Because scleral plaques are usually an incidental finding and asymptomatic, they are not treated.[1] However, cases of senile scleromalacia in which a scleral defect poses a high risk of spontaneous perforation can be treated surgically with scleral graft placement over the defect.[5] Finally, plaque calcification may complicate surgical treatment of other ocular diseases by increasing the affected sclera’s resistance to incision.[6]

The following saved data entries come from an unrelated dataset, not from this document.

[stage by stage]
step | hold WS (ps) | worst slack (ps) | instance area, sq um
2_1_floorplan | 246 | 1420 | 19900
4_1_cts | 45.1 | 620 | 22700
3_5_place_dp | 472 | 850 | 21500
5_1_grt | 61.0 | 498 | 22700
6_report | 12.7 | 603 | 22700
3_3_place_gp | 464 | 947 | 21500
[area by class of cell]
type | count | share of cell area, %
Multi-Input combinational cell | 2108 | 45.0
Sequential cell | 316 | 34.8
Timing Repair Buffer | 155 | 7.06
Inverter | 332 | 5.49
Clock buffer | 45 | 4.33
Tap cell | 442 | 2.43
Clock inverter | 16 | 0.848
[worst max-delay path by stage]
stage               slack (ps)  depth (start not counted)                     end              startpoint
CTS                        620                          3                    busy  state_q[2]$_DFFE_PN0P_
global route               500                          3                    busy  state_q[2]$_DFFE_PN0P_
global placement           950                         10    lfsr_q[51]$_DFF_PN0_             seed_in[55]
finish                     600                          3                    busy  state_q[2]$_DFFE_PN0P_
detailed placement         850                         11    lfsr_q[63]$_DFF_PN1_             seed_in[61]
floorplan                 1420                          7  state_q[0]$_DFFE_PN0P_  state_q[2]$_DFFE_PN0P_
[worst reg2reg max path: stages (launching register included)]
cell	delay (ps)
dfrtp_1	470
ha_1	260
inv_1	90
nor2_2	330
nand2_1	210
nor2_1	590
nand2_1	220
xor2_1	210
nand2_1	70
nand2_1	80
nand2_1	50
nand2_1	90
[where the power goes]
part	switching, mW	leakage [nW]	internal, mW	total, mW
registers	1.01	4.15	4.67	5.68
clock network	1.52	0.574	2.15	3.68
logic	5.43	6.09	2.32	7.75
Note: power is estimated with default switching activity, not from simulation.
===== config.mk =====
export PLATFORM = sky130hd
export DESIGN_NAME = ir_fetch
export DESIGN_NICKNAME = d
export VERILOG_FILES = /design/src/rtl/ir_fetch.sv
export SDC_FILE = /design/constraint.sdc
export NUM_CORES = 1
export LEC_CHECK = 0
export ABC_AREA = 1
export BUFFER_PORTS_ARGS = -buffer_cell sky130_fd_sc_hd__buf_2
export CAP_MARGIN = 15
export CORE_ASPECT_RATIO = 2
export CORE_MARGIN = 8
export CORE_UTILIZATION = 51
export DETAILED_ROUTE_END_ITERATION = 6
export PLACE_DENSITY = 0.87
export REMOVE_ABC_BUFFERS = 1
export SLEW_MARGIN = 10
export SYNTH_ARGS = -nofsm -noshare
export SYNTH_HDL_FRONTEND = slang
export SYNTH_SLANG_ARGS = --single-unit

===== constraint.sdc =====
create_clock -name clk -period 2.8 [get_ports clk]
set_input_delay 0.56 -clock clk [delete_from_list [all_inputs] [get_ports clk]]
set_output_delay 0.56 -clock clk [all_outputs]
set_load 0.05 [all_outputs]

  1. 1.0 1.1 1.2 1.3 1.4 1.5 1.6 1.7 1.8 Alorainy. (2000). Senile scleral plaques: CT. Neuroradiology, 42, 145-148
  2. 2.0 2.1 2.2 2.3 2.4 2.5 Manschot, W. A. (1978). Senile scleral plaques and senile scleromalacia. British Journal of Ophthalmology, 62, 376-380
  3. Gossner J & Larsen J. (2009). Calcified senile scleral plaques. Journal of Neuroradiology, 36, 119-20. 
  4. 4.0 4.1 4.2 Scroggs, M. W. & Klintworth, G. K. (1991). Senile scleral plaques: a histopathologic study using energy-dispersive x-ray microanalysis. Human Pathology, 22, 557-562.
  5. Carroll, C. P., Peyman, G. A., Raichand, M. (1980). Surgical management of senile scleromalacia. Ophthalmic Surgery, 11(10), 719-721.
  6. Klien-Moncreiff, B. (1932). Isolated foci of calcification in the sclera: anatomic and clinical aspects. Archives of Ophthalmology, 7(5), 757-762.